Remembering autumns when there would be no bloodbaths

Market on Jhelum
Market on Jhelum in olden times

The Sun that like grand artist excited us when we would be still in our bed now stopped to be a painter for us. In wee hours, rising from behind the Zabarwan hillock, it now did not enter our bedroom through the latticed windows, to create those mesmerizing magical floral and geometrical images on the walls daubed with white clay – the images that changed their posture like a dancing damsel. The twitching autumn sun rays no more woke us up to toss aside our heavy cotton quilts and make preparations for rushing to school.

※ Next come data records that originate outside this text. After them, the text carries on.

[src/design/sha256_pkg.sv]
// Package for the SHA-256 message hasher: round constants, initial hash
// values and the round helper functions. No dependencies.
package sha256_pkg;

  localparam int unsigned WordW = 32;

  typedef logic [31:0] word_t;

  function automatic word_t round_const(input logic [5:0] idx);
    word_t k;
    unique case (idx)
      6'd0:  k = 32'h428a2f98; 6'd1:  k = 32'h71374491; 6'd2:  k = 32'hb5c0fbcf;
      6'd3:  k = 32'he9b5dba5; 6'd4:  k = 32'h3956c25b; 6'd5:  k = 32'h59f111f1;
      6'd6:  k = 32'h923f82a4; 6'd7:  k = 32'hab1c5ed5; 6'd8:  k = 32'hd807aa98;
      6'd9:  k = 32'h12835b01; 6'd10: k = 32'h243185be; 6'd11: k = 32'h550c7dc3;
      6'd12: k = 32'h72be5d74; 6'd13: k = 32'h80deb1fe; 6'd14: k = 32'h9bdc06a7;
      6'd15: k = 32'hc19bf174; 6'd16: k = 32'he49b69c1; 6'd17: k = 32'hefbe4786;
      6'd18: k = 32'h0fc19dc6; 6'd19: k = 32'h240ca1cc; 6'd20: k = 32'h2de92c6f;
      6'd21: k = 32'h4a7484aa; 6'd22: k = 32'h5cb0a9dc; 6'd23: k = 32'h76f988da;
      6'd24: k = 32'h983e5152; 6'd25: k = 32'ha831c66d; 6'd26: k = 32'hb00327c8;
      6'd27: k = 32'hbf597fc7; 6'd28: k = 32'hc6e00bf3; 6'd29: k = 32'hd5a79147;
      6'd30: k = 32'h06ca6351; 6'd31: k = 32'h14292967; 6'd32: k = 32'h27b70a85;
      6'd33: k = 32'h2e1b2138; 6'd34: k = 32'h4d2c6dfc; 6'd35: k = 32'h53380d13;
      6'd36: k = 32'h650a7354; 6'd37: k = 32'h766a0abb; 6'd38: k = 32'h81c2c92e;
      6'd39: k = 32'h92722c85; 6'd40: k = 32'ha2bfe8a1; 6'd41: k = 32'ha81a664b;
      6'd42: k = 32'hc24b8b70; 6'd43: k = 32'hc76c51a3; 6'd44: k = 32'hd192e819;
      6'd45: k = 32'hd6990624; 6'd46: k = 32'hf40e3585; 6'd47: k = 32'h106aa070;
      6'd48: k = 32'h19a4c116; 6'd49: k = 32'h1e376c08; 6'd50: k = 32'h2748774c;
      6'd51: k = 32'h34b0bcb5; 6'd52: k = 32'h391c0cb3; 6'd53: k = 32'h4ed8aa4a;
      6'd54: k = 32'h5b9cca4f; 6'd55: k = 32'h682e6ff3; 6'd56: k = 32'h748f82ee;
      6'd57: k = 32'h78a5636f; 6'd58: k = 32'h84c87814; 6'd59: k = 32'h8cc70208;
      6'd60: k = 32'h90befffa; 6'd61: k = 32'ha4506ceb; 6'd62: k = 32'hbef9a3f7;
      default: k = 32'hc67178f2;
    endcase
    return k;
  endfunction

  function automatic word_t init_word(input logic [2:0] idx);
    word_t h;
    unique case (idx)
      3'd0: h = 32'h6a09e667; 3'd1: h = 32'hbb67ae85;
      3'd2: h = 32'h3c6ef372; 3'd3: h = 32'ha54ff53a;
      3'd4: h = 32'h510e527f; 3'd5: h = 32'h9b05688c;
      3'd6: h = 32'h1f83d9ab; default: h = 32'h5be0cd19;
    endcase
    return h;
  endfunction

  function automatic word_t ror(input word_t x, input int unsigned n);
    return (x >> n) | (x << (WordW - n));
  endfunction

  localparam logic [7:0] PadByte = 8'h80;
  localparam logic [5:0] LenPos  = 6'd56;

  // Handshake between the top level and the round unit.
  typedef struct packed {
    logic start;
    logic done;
  } rnd_ctl_t;

endpackage

[src/design/sha256_round.sv]
// One SHA-256 round unit, used 64 times per block, with its schedule window.
// Depends on sha256_pkg.
module sha256_round
  import sha256_pkg::*;
(
  input  logic        clk,
  input  logic        rst_n,
  input  logic        start,
  input  word_t       blk_word,   // message word r during rounds 0..15
  input  word_t [7:0] h_in,
  output logic [3:0]  rd_idx,     // block word for the current round
  output word_t [7:0] v_out,
  output logic        done
);

  word_t [15:0] w_r;
  word_t [7:0]  v_r;
  logic [5:0]   rnd_r;
  logic         busy_r;
  logic         done_r;

  word_t wt, s0, s1, wnew, t1, t2;

  assign rd_idx = rnd_r[3:0];

  always_comb begin
    s0   = ror(w_r[1], 7) ^ ror(w_r[1], 18) ^ (w_r[1] >> 3);
    s1   = ror(w_r[14], 17) ^ ror(w_r[14], 19) ^ (w_r[14] >> 10);
    wnew = s1 + w_r[9] + s0 + w_r[0];
    wt   = (rnd_r < 6'd16) ? blk_word : wnew;
    t1   = v_r[7] + (ror(v_r[4], 6) ^ ror(v_r[4], 11) ^ ror(v_r[4], 25))
         + ((v_r[4] & v_r[5]) ^ (~v_r[4] & v_r[6])) + round_const(rnd_r) + wt;
    t2   = (ror(v_r[0], 2) ^ ror(v_r[0], 13) ^ ror(v_r[0], 22))
         + ((v_r[0] & v_r[1]) ^ (v_r[0] & v_r[2]) ^ (v_r[1] & v_r[2]));
  end

  always_ff @(posedge clk) begin
    if (!rst_n) begin
      busy_r <= 1'b0;
      done_r <= 1'b0;
      rnd_r  <= '0;
    end else begin
      done_r <= 1'b0;
      if (start) begin
        busy_r <= 1'b1;
        rnd_r  <= '0;
        v_r    <= h_in;
      end else if (busy_r) begin
        v_r    <= {v_r[6:4], v_r[3] + t1, v_r[2:0], t1 + t2};
        w_r    <= {wt, w_r[15:1]};
        rnd_r  <= rnd_r + 6'd1;
        if (rnd_r == 6'd63) begin
          busy_r <= 1'b0;
          done_r <= 1'b1;
        end
      end
    end
  end

  assign v_out = v_r;
  assign done  = done_r;

endmodule

[src/design/sha256_message_hasher_core.sv]
// Top level of the SHA-256 message hasher. Holds the block buffer, the
// chaining words, the sequencer and the output register. Uses sha256_pkg
// and sha256_round.
//
// A word with in_mode 0 absorbs in_data_byte, and in_ready stays high for the
// next word except after the 64th byte of a block. That byte starts a
// compression of 64 rounds followed by the chaining update, and in_ready is
// low until both are done. A word with in_mode 1 pads the message and
// compresses one or two blocks. The sequencer writes the zero bytes and then
// the length bytes into the buffer before the last compression; two blocks
// are needed when fewer than eight bytes follow the 0x80. The digest then
// comes out as eight output words, word_index 0 first, last_word set on the
// eighth. After the chaining update of the last compression the sequencer
// loads the first word into the output register, and the rest follow one
// per cycle while out_ready is high. in_ready stays low from the finish word
// until the eighth word is taken. After the digest the hasher starts over
// from the initial hash values. The single round unit, one round per cycle,
// sets the throughput.
module sha256_message_hasher_core
  import sha256_pkg::*;
(
  input  logic        clk,
  input  logic        rst_n,
  input  logic        in_valid,
  output logic        in_ready,
  input  logic        in_mode,
  input  logic [7:0]  in_data_byte,
  output logic        out_valid,
  input  logic        out_ready,
  output logic [31:0] out_digest_word,
  output logic [2:0]  out_word_index,
  output logic        out_last_word
);

  localparam logic [2:0] StIdle = 3'd0;  // accept words
  localparam logic [2:0] StPad  = 3'd1;  // write padding bytes
  localparam logic [2:0] StLen  = 3'd2;  // write length bytes
  localparam logic [2:0] StComp = 3'd3;  // waiting on round unit
  localparam logic [2:0] StOut  = 3'd4;  // delivering digest

  logic [2:0]   st_r;
  logic [60:0]  byte_cnt_r;   // bytes absorbed; bit count is this times 8
  logic [63:0]  len_r;        // latched bit length for padding
  logic [5:0]   pos_r;        // padding write pointer
  logic         final_r;      // compression in flight is the last block
  logic         extra_r;      // padding needs a second block after this one
  word_t [7:0]  h_r;
  logic [2:0]   oidx_r;
  logic         oval_r;
  word_t        odat_r;

  // Block buffer as 16 words of 4 bytes, at most one byte written per cycle.
  logic [3:0][7:0] mem_r [16];
  word_t        blk_word;
  logic [3:0]   rd_idx;
  word_t [7:0]  v_out;
  rnd_ctl_t     rc;
  logic         rnd_done;

  logic         wr_en;
  logic [5:0]   wr_addr;
  logic [7:0]   wr_data;

  assign blk_word = mem_r[rd_idx];

  sha256_round u_round (
    .clk, .rst_n,
    .start    (rc.start),
    .blk_word (blk_word),
    .h_in     (h_r),
    .rd_idx   (rd_idx),
    .v_out    (v_out),
    .done     (rnd_done)
  );

  assign in_ready = (st_r == StIdle);
  wire in_acc = in_valid && in_ready;
  wire [5:0] fill = byte_cnt_r[5:0];

  // Any byte written to the last slot of a block (data, pad, zero or length) starts a compression at once.
  always_comb begin
    wr_en   = 1'b0;
    wr_addr = fill;
    wr_data = in_data_byte;
    rc.start = 1'b0;
    rc.done  = rnd_done;
    if (in_acc) begin
      wr_en   = 1'b1;
      wr_data = in_mode ? PadByte : in_data_byte;
      rc.start = (fill == 6'd63);
    end else if (st_r == StPad || st_r == StLen) begin
      wr_en   = 1'b1;
      wr_addr = pos_r;
      wr_data = (st_r == StLen) ? len_r[8'd63 - {pos_r[2:0], 3'd0} -: 8] : 8'h00;
      rc.start = (pos_r == 6'd63);
    end
  end

  // Byte 0 of a word is its most significant byte.
  always_ff @(posedge clk) begin
    if (wr_en) mem_r[wr_addr[5:2]][2'd3 - wr_addr[1:0]] <= wr_data;
  end

  always_ff @(posedge clk) begin
    if (!rst_n) begin
      st_r       <= StIdle;
      byte_cnt_r <= '0;
      final_r    <= 1'b0;
      extra_r    <= 1'b0;
      oval_r     <= 1'b0;
      oidx_r     <= '0;
      for (int i = 0; i < 8; i++) h_r[i] <= init_word(3'(i));
    end else begin
      unique case (st_r)
        StIdle: begin
          if (in_acc) begin
            final_r <= 1'b0;
            if (!in_mode) begin
              byte_cnt_r <= byte_cnt_r + 61'd1;
              if (fill == 6'd63) st_r <= StComp;
            end else begin
              len_r   <= {byte_cnt_r, 3'd0};
              pos_r   <= fill + 6'd1;
              // No room for the length after the pad byte: two blocks.
              extra_r <= (fill > LenPos - 6'd1);
              if (fill == 6'd63) st_r <= StComp;
              else if (fill == LenPos - 6'd1) st_r <= StLen;
              else st_r <= StPad;
            end
          end
        end
        StPad: begin
          pos_r <= pos_r + 6'd1;
          if (pos_r == 6'd63) begin
            st_r <= StComp;   // padding overflowed into a second block
          end else if (pos_r == LenPos - 6'd1) begin
            st_r <= StLen;
          end
        end
        StLen: begin
          pos_r <= pos_r + 6'd1;
          if (pos_r == 6'd63) begin
            st_r    <= StComp;
            final_r <= 1'b1;
          end
        end
        StComp: begin
          if (rc.done) begin
            for (int i = 0; i < 8; i++) h_r[i] <= h_r[i] + v_out[i];
            if (final_r) begin
              st_r   <= StOut;
              oidx_r <= '0;
            end else if (extra_r) begin
              st_r    <= StPad;   // second padding block, pos_r is back at 0
              extra_r <= 1'b0;
            end else begin
              st_r <= StIdle;
            end
          end
        end
        StOut: begin
          if (!oval_r || out_ready) begin
            if (oval_r && oidx_r == 3'd7) begin
              oval_r     <= 1'b0;
              st_r       <= StIdle;
              byte_cnt_r <= '0;
              len_r      <= '0;
              final_r    <= 1'b0;
              for (int i = 0; i < 8; i++) h_r[i] <= init_word(3'(i));
            end else begin
              if (oval_r) oidx_r <= oidx_r + 3'd1;
              odat_r <= h_r[oval_r ? oidx_r + 3'd1 : oidx_r];
              oval_r <= 1'b1;
            end
          end
        end
        default: st_r <= StIdle;
      endcase
    end
  end

  assign out_valid       = oval_r;
  assign out_digest_word = odat_r;
  assign out_word_index  = oidx_r;
  assign out_last_word   = (oidx_r == 3'd7);

  a_no_in_when_out: assert property (@(posedge clk) disable iff (!rst_n)
    out_valid |-> !in_ready) else $error("input taken during digest");
  a_idle_after_last: assert property (@(posedge clk) disable iff (!rst_n)
    (out_valid && out_ready && out_last_word) |=> !out_valid)
    else $error("extra digest word");
  a_start_idle: assert property (@(posedge clk) disable iff (!rst_n)
    rc.start |-> (st_r != StComp)) else $error("round unit restarted");

endmodule

[config.mk]
export PLATFORM = sky130hd
export DESIGN_NAME = sha256_message_hasher_core
export DESIGN_NICKNAME = d
export VERILOG_FILES = /design/src/design/sha256_pkg.sv /design/src/design/sha256_round.sv /design/src/design/sha256_message_hasher_core.sv
export SDC_FILE = /design/constraint.sdc
export NUM_CORES = 2
export LEC_CHECK = 0
export CORE_MARGIN = 4
export CORE_UTILIZATION = 40
export CTS_BUF_LIST = sky130_fd_sc_hd__clkbuf_8
export CTS_CLUSTER_SIZE = 16
export DETAILED_ROUTE_END_ITERATION = 16
export DONT_BUFFER_PORTS = 1
export HOLD_SLACK_MARGIN = 0.08
export PLACE_DENSITY = 0.6
export SLEW_MARGIN = 40
export SYNTH_ARGS = -nofsm -noshare
export SYNTH_HDL_FRONTEND = slang
export SYNTH_SLANG_ARGS = --single-unit
[constraint.sdc]
create_clock -name clk -period 17.4 [get_ports clk]
set_clock_uncertainty 0.2 [all_clocks]
set_input_delay 0.87 -clock clk [delete_from_list [all_inputs] [get_ports clk]]
set_output_delay 0.87 -clock clk [all_outputs]
set_load 0.01 [all_outputs]
==> flow_metrics.py <==
metrics = {
    "run_status": {
        "status": "finished clean",
    },
    "setup_path": {
        "critical_path_class": "reg2reg",
        "cp-end-kind": "flop",
        "startpoint_type": "flop",
        "worstPathRequired_ns": 18.01,
        "cp_slowest_stage_delay_ns": 0.58,
        "worstPathArrival_ns": 11.43,
        "critPathLaunch": "u_round.w_r[37]",
        "cp_slowest_cell": "a2111oi_0",
        "regToRegStartpoint": "u_round.w_r[37]",
        "critical_path.max_fanout": 6,
    },
    "placed_design": {
        "dp_hpwl_mm": 205.3,
        "dp_cells": 10580,
        "io_buffers": 0,
        "routabilityCongestion": 0.9690,
    },
    "global_route": {
        "grtUsageMet3_pct": 5.262,
        "grt_use_total_pct": 24.06,
        "grt_pass1_vias": 62090,
        "grt_busiest_layer": "met2",
        "antenna_found_initial": 18,
        "globalRouteOverflowTotal": 0,
        "gr-usage-met1_pct": 35.01,
        "grt_max_degree": 143,
        "met2_usage_pct": 35.49,
        "grt_pass1_wl_mm": 425.5,
    },
    "power_and_ir_drop": {
        "irDropWorstVdd_mv": 0.2147,
        "power_density_mw_per_mm2": 136.9,
        "total_power_mw": 13.97,
        "power.leakage_nw": 37.97,
    },
    "synth": {
        "synth_area_leader_cell": "edfxtp_1",
        "ys_ff_latch": 1749,
        "yosys.area.top_type_share_pct": 44.97,
        "synth_most_common_cell": "edfxtp_1",
        "synth_area_leaders": "edfxtp_1 (45%), dfxtp_1 (8.0%), mux4_2 (5.8%), ha_1 (5.3%), nand2_1 (4.3%)",
        "synth_cell_types": 85,
        "ys.warnings.count": 0,
        "synthArstFlopShare_pct": 0,
        "synth_nets": 8430,
        "syn_area_per_cell_um2": 11.76,
        "synth_common_cells": "edfxtp_1 (1379), nand2_1 (1045), nor2_1 (519)",
        "synth_edf_count": 1379,
        "seq_area_frac_synth_pct": 53.01,
        "postSynthCellCount": 7829,
        "synth_flop_cell": "edfxtp_1",
        "synth_area_mm2": 0.09209,
    },
    "sta": {
        "max_slew_margin_pct": 35.77,
        "rsz0062_at_grt": "false",
        "clock.fmax_ghz": 0.09241,
        "worst_pin_slew_ns": 0.9570,
        "finalSetupTns_ns": 0,
        "setup_violations": 0,
        "finalMaxSlewViolations": 0,
        "finalHoldViolCount": 0,
        "whs_ns": 0.1500,
        "fin_crit_sh_pct": 62.19,
        "fin_crit_ns": 10.82,
    },
    "detailed_routing": {
        "ant_nets": 0,
        "first_pass_iters": 6,
        "wl_per_cell_um": 26.03,
        "drc": 0,
        "drt_iter0_drc": 6975,
        "num_vias": 63860,
        "viasPerCell": 5.722,
        "drt_wl_total_mm": 290.5,
    },
    "final_layout": {
        "syn_to_final_growth_pct": 10.80,
        "num-nets-final": 8505,
        "stdcell_count": 11160,
        "fin_util_pct": 44.72,
        "drive_gt1_share_pct": 11.09,
    },
    "floorplanning": {
        "start_util_pct": 40.36,
        "ios": 51,
        "die_area_mm2": 0.2380,
        "die_h_um": 487.8,
        "core_mm2": 0.2282,
        "num_rows": 175,
        "die_x_um": 487.8,
    },
    "job": {
        "maxCapViolations": 0,
    },
    "cts": {
        "cts-root-buf": "clkbuf_8",
        "cts_sinks": 1749,
        "clock_latency_ns": 1.10,
        "post_cts_buffers": 0,
        "clockBufferDepth": 4,
        "post_cts_resized": 0,
        "numCtsBuffers": 325,
        "ctsHtreeMaxLevel": 5,
        "clkTransAtPathRegs_ns": 0.06,
        "cts_tree": "yes",
    },
    "min_path": {
        "worstHoldPathType": "reg2reg",
        "min_from": "u_round.w_r[336]",
    },
}
power by group:
group	internal, mW	switching, mW
Combinational	1.96	3.13
Clock	2.04	1.74
Sequential	5.04	0.0617
per-stage QoR:
step | instance area [um2] | worst slack [ns]
global route | 102000 | 5.856
CTS | 101900 | 6.615
global placement | 95600 | 6.627
detailed placement | 95770 | 6.646
finish | 102000 | 6.579
floorplan | 92090 | 2.715
placed cells by master (no fill, tap or decap), types with 25 or more instances in the layout:
cell type / instances
o21ai_0: 393
inv_1: 488
xnor2_1: 410
a22oi_1: 62
mux2_2: 36
ha_1: 391
clkinv_1: 51
xor2_1: 223
fa_1: 195
clkbuf_8: 357
and2_1: 77
clkinv_2: 25
o22ai_1: 104
a21o_1: 202
a31oi_1: 42
nor3_1: 61
o21a_1: 48
nor2b_1: 54
nor2_1: 479
or3_1: 45
a211oi_1: 35
nand2b_1: 44
o21bai_1: 49
buf_4: 90
dfxtp_1: 367
mux4_2: 238
nor2_2: 36
and3_1: 52
nand3_1: 111
nand4_1: 30
mux2i_1: 60
nand2_1: 1041
o211ai_1: 30
edfxtp_1: 1379
a21oi_1: 433
state kept, by name, indices dropped and copies added (netlist names), named ones only:
name	count
extra_r	1
u_round.rnd_r	6
u_round.w_r	512
u_round.v_out	256
out_valid	1
u_round.done	1
out_word_index	3
final_r	1
st_r	3
byte_cnt_r	61
out_digest_word	32
pos_r	6
mem_r	512
len_r	61
u_round.busy_r	1
h_r	256
cell type report:
class	count	area, um2
Clock buffer	357	4913
Sequential cell	1749	48830
Inverter	387	1455
Tap cell	3009	3765
Fill cell	20980	126100
Clock inverter	202	1141
Timing Repair Buffer	117	1015
Antenna cell	14	35.03
Multi-Input combinational cell	5324	40890
metal layers:
layer	vias up	share of wire (%)
met4	18	3.5
met1	31990	45
met5	-	0.043
met3	491	8.3
met2	2717	43
li1	28640	-
logic make-up (layout without fill, tap and decap cells):
logic type	after synthesis	count (layout)	synth area share [%]
other	0	14	0
buffers and inverters	756	1063	3.091
adder cells (fa/ha/maj)	606	606	9.774
AND/OR/NAND/NOR	2098	2098	9.844
flip-flops	1749	1749	53.01
XOR/XNOR	642	642	6.121
multiplexers	340	340	6.978
AO/OA/AOI/OAI	1638	1638	11.18
critical path: cells and delay by family (launching register included):
| kind | cells | cell delay [ns] |
|---|---|---|
| AOI/OAI and AO/OA | 18 | 4.35 |
| adders and majority gates | 8 | 3.39 |
| xor gates and xnor gates | 5 | 1.26 |
| DFF | 1 | 0.46 |
| and+or+nand+nor | 1 | 0.37 |
| buffers and inverters | 5 | 0.35 |
| muxes | 1 | 0.23 |
repair_timing:
item	CTS	global route
hold endpoints to repair	122	0
hold buffers	5	0
setup endpoints to repair	0	0
path summary, 6_finish.rpt:
path / depth (start not counted) / slack [ns] / to
worst max-delay path: 38 / 6.58 / u_round.v_out[28]
worst min-delay path: 0 / 0.15 / u_round.w_r[304]
worst max register to register: 38 / 6.58 / u_round.v_out[28]
worst min register to register: 0 / 0.15 / u_round.w_r[304]
No activity file was read; power rests on OpenSTA's default activity.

In mid-autumn, it was an enjoyable pastime for children to make an indigenous glue by mixing starch drained from rice with flour, and paste brown paper or old newspapers on latticed windows to stop chilling air to enter into our rooms- the ‘morning sun also could not slip his golden fingers through.’ Nonetheless, it made the brownish paper painstakingly pasted on the latticed window to sparkle like gold. Now, besides, the chiming bells of the goats, bleats of ewes, melodious songs of the goatherds delivering fresh goat’s milk for babies from door to door, it was the high pitch calls of willow workers, repairing old Kangri that woke us up. In foggy mornings, with his bunch of freshly cut twigs of wicker slinging from one of his shoulders like a quiver on arrows on archers back, he arrived from outskirts of the city and neighboring villages into the heart of the town. Like the red bean vendors (Masal-i-Vol) and the roast sweet corn seller (Mishirimakay-i-Vol) he too had his songs of protests that attracted children and oldies. Speaking truth to powers, like that famous Mishirimakay-i-Vol, who had his bebujnama the willow worker also had his songs as good as by an American black poet, Langston, “And this is what I know: That all these walls oppression builds, Will have to go!” In his song asking people to repair their Kangri an all-time weapon against cold, he also sang about women of valor Freechi of Baramulla. In 1931 she had fired a Kangar on the face of a Police Officer disfiguring him permanently and also about a single Kangar having pulled down the empire of a political clan. To our elders his calls were a grim reminder to prepare for the days when everything around will be frozen; their humble houses with chandeliers of icicles touching ground would look like a glass house, lakes will turn into ice skating grounds and roads into bone breaking icy sheets.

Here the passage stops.